The coach was used for the first time at the State Opening of Parliament on 4 June 2014. It has been in regular service since, often used for state visits, and is housed in the Royal Mews along with the other state coaches.

Background

The carriage was built in Australia by coachbuilder W. J. Frecklington, previously responsible for constructing the 1988 Australian State Coach. Although completed in 2010, the coach did not arrive in London until March 2014 due to issues with funding its transportation. Buckingham Palace stated that Frecklington had completed the coach of his own initiative and that it was not an official state coach, although Frecklington stated that the coach was endorsed (but not commissioned) by Buckingham Palace. The coach was subsequently purchased by the Royal Collection Trust for an undisclosed sum, from a private donation,  and is now part of the Royal Collection and can be officially put to use.

Frecklington's intention was to create a coach that would encapsulate the history and heritage of the United Kingdom by incorporating material from Britain's historic buildings, ships and other artifacts. The Diamond Jubilee State Coach is therefore an especially wide-ranging representation of the great events, figures and objects of British history ever assembled, items directly related to more than 30 kings and queens of England, Scotland and Ireland, the most influential characters in British history, her greatest victories, her most treasured places, and her greatest contributions to the world.

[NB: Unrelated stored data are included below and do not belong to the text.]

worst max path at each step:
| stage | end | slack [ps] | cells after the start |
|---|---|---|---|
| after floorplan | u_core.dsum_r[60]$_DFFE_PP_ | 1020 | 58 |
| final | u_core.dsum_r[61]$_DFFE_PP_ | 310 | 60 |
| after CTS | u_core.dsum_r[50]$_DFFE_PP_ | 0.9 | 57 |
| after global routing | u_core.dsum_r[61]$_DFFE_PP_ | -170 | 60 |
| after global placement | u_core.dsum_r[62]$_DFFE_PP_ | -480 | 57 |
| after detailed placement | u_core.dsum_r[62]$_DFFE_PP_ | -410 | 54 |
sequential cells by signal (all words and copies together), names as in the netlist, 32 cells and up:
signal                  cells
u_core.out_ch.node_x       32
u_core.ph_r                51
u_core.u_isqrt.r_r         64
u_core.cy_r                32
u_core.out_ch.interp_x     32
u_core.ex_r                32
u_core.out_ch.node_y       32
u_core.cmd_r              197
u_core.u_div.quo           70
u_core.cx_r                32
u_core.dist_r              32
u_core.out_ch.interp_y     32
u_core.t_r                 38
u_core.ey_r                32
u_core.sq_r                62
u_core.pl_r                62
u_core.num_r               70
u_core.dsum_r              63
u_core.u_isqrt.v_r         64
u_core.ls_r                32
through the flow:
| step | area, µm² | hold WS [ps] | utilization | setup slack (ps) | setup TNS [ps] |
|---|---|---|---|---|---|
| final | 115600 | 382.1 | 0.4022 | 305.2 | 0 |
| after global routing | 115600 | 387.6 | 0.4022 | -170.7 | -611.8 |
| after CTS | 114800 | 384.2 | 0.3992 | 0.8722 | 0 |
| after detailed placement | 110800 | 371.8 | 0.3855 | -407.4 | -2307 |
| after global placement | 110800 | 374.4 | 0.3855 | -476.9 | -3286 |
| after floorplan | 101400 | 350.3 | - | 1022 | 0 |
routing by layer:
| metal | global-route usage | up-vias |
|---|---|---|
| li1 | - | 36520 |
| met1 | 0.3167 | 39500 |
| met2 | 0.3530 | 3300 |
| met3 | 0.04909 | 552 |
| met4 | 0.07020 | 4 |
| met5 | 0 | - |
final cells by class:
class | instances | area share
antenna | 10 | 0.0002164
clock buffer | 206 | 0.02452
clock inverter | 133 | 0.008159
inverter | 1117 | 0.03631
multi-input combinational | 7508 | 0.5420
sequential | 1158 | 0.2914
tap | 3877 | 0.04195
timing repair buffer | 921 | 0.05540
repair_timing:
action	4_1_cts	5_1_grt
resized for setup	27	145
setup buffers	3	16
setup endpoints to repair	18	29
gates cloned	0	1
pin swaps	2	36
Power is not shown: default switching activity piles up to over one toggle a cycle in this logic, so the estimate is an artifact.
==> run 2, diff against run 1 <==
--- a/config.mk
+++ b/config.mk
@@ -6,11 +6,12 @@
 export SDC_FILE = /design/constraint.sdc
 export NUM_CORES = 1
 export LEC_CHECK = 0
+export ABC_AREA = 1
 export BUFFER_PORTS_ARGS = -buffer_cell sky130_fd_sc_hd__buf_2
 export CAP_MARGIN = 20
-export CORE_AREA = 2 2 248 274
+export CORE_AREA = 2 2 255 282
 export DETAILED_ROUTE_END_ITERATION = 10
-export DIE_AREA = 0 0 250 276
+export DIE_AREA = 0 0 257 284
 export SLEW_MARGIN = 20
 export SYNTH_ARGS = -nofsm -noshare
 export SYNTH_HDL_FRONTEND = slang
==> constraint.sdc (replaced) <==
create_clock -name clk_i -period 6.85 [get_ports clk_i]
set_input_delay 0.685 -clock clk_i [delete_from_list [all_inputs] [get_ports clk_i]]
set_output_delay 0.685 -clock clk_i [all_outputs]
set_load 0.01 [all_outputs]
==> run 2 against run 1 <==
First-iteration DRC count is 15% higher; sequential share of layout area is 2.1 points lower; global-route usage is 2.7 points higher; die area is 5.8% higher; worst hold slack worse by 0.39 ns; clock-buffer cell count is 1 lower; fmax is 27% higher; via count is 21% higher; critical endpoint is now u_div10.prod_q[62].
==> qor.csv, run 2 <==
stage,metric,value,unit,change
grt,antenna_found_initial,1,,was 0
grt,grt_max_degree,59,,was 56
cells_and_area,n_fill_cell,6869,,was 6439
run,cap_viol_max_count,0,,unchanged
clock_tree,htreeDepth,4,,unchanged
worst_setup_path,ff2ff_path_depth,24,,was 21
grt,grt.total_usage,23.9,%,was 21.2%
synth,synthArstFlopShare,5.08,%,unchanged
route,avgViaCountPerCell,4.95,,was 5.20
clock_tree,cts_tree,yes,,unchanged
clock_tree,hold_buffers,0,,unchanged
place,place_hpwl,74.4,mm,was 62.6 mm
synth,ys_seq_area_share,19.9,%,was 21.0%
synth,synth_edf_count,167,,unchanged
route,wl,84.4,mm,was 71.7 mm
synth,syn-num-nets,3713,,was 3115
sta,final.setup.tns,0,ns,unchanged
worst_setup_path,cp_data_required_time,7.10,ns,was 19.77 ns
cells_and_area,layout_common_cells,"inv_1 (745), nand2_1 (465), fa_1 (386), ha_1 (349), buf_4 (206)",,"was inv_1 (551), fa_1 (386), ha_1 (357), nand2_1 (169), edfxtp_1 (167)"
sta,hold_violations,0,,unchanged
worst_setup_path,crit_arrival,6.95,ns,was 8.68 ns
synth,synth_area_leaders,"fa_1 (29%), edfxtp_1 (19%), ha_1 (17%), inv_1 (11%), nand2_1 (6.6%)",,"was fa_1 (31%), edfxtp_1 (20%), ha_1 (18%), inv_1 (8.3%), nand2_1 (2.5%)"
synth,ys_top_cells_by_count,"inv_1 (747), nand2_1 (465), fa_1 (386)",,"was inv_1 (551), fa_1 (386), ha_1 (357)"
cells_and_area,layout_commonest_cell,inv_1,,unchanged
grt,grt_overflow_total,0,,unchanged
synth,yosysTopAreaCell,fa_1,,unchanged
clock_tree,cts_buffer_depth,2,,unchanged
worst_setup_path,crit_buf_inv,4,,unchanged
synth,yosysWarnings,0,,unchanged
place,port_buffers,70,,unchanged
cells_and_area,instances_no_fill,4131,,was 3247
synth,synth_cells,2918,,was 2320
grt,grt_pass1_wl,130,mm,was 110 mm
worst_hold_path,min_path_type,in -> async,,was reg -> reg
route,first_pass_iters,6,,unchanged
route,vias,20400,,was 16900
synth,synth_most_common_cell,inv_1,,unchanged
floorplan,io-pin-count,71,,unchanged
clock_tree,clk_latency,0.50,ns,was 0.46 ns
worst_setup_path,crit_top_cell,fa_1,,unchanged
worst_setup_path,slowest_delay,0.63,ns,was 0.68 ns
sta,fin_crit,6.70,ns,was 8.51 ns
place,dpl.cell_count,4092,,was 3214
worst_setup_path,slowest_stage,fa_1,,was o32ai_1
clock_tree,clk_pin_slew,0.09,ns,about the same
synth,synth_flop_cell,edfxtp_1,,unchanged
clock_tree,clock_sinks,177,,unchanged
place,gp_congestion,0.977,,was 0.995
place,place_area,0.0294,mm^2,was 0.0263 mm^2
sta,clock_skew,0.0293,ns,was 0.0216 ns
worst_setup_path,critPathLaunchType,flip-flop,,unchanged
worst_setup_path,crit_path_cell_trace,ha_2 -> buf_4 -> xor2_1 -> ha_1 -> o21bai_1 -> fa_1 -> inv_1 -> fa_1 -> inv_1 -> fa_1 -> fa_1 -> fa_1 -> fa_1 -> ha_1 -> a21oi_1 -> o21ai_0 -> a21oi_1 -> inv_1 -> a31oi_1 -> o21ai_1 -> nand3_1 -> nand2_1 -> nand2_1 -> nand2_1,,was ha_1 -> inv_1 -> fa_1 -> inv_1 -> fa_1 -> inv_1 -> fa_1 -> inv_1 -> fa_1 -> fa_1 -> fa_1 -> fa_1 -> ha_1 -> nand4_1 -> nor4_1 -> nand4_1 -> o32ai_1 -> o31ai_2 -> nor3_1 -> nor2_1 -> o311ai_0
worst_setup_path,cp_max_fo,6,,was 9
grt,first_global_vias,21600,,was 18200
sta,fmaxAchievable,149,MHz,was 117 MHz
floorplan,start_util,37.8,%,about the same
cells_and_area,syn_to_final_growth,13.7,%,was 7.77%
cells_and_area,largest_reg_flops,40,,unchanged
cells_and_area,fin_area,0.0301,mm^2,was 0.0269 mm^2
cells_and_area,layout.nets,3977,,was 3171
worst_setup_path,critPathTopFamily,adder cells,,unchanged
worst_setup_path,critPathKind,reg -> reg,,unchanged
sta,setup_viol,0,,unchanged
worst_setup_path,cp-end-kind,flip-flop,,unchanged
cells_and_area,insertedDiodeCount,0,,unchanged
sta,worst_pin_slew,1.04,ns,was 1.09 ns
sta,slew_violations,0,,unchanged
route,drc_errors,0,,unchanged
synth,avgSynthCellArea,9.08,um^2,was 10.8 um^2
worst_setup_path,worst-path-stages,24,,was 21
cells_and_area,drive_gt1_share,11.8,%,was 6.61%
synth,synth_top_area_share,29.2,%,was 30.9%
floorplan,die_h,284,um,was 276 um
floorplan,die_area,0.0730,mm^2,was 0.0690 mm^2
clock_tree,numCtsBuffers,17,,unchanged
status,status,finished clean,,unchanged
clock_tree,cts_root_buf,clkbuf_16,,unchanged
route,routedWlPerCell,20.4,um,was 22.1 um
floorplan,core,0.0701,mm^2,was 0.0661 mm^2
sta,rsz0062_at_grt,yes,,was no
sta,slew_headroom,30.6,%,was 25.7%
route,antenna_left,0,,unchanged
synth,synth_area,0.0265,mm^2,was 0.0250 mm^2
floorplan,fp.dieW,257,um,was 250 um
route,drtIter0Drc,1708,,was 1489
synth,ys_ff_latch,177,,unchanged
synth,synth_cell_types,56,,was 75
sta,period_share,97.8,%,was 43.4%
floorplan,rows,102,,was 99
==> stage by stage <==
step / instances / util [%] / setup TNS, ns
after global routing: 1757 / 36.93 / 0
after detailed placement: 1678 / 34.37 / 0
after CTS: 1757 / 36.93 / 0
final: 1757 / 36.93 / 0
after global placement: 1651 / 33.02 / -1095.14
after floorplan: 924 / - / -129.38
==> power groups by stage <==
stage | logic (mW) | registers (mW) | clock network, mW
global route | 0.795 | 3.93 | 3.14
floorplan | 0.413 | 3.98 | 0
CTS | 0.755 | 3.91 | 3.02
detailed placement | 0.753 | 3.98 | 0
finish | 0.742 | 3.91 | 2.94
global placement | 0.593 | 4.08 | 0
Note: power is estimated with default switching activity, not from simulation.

Frecklington funded the construction of the coach as a private initiative with some help from the Australian government in form of a $250,000 (£138,000) grant. The coach weighs 2.75 tons and is  and . Like the Australian State Coach, the Diamond Jubilee State Coach has electric windows, heating and hydraulic stabilisers.

Description
 The crown atop the roof is carved from timber from Lord Nelson’s flagship, HMS Victory.
 Timber segments from The Tower of London, Westminster Abbey, St Paul's Cathedral, Edinburgh Castle, Henry VIII's flagship the Mary Rose, the Mayflower, Balmoral Castle, Blenheim Palace, Caernarfon Castle, Canterbury Cathedral, Carlisle Cathedral, Chichester Cathedral, Durham Cathedral, Ely Cathedral, Hampton Court Palace, Holyrood Palace, Kensington Palace, Lincoln Cathedral, Liverpool Anglican Cathedral, Osborne House, Salisbury Cathedral, St George's Chapel, Stirling Castle, The Palace of Westminster, the Royal Pavilion, the White House at Kew, Wells Cathedral, Westminster Cathedral, Winchester Cathedral, Windsor Castle, York Minster and others are inlaid into the interior lining of the coach.
 Also included is material donated by the Scottish Government from the Stone of Scone, wood from the Ferriby Boats (~1800BC), a segment of material donated by the Canadian Government from the Franklin expedition 1845 and others from the former Royal Yacht HMY Britannia,  HMS Endeavour, The Battle of Hastings, RMS Queen Mary, RMS Olympic, SS Great Britain, RSS Discovery, an original counterweight from Big Ben, a Battle of Britain Spitfire and Hawker Hurricane, a Dambusters Lancaster, part of a musketball from the Battle of Waterloo.
 Segments related to Shakespeare, Sir Isaac Newton, Charles Darwin, Edward Jenner, John Harrison, Joseph Banks, Florence Nightingale and other famous figures are also included as well as digital copies of Magna Carta and Domesday Book.
 The two door handles, made by a New Zealand jeweller, are individually decorated with 24 diamonds and 130 sapphires.
 The lamps were handmade by Edinburgh Crystal.

See also
State Coach (disambiguation) Other state coaches
State Opening of Parliament
Royal Mews

References

External links

The Royal Collection Trust: The Diamond Jubilee State Coach – Official page
The State Coach Britannia at downau.com (with images)
Historic Items list

Royal carriages
Vehicles of the United Kingdom
2010 works
Diamond Jubilee of Elizabeth II
Coaches (carriage)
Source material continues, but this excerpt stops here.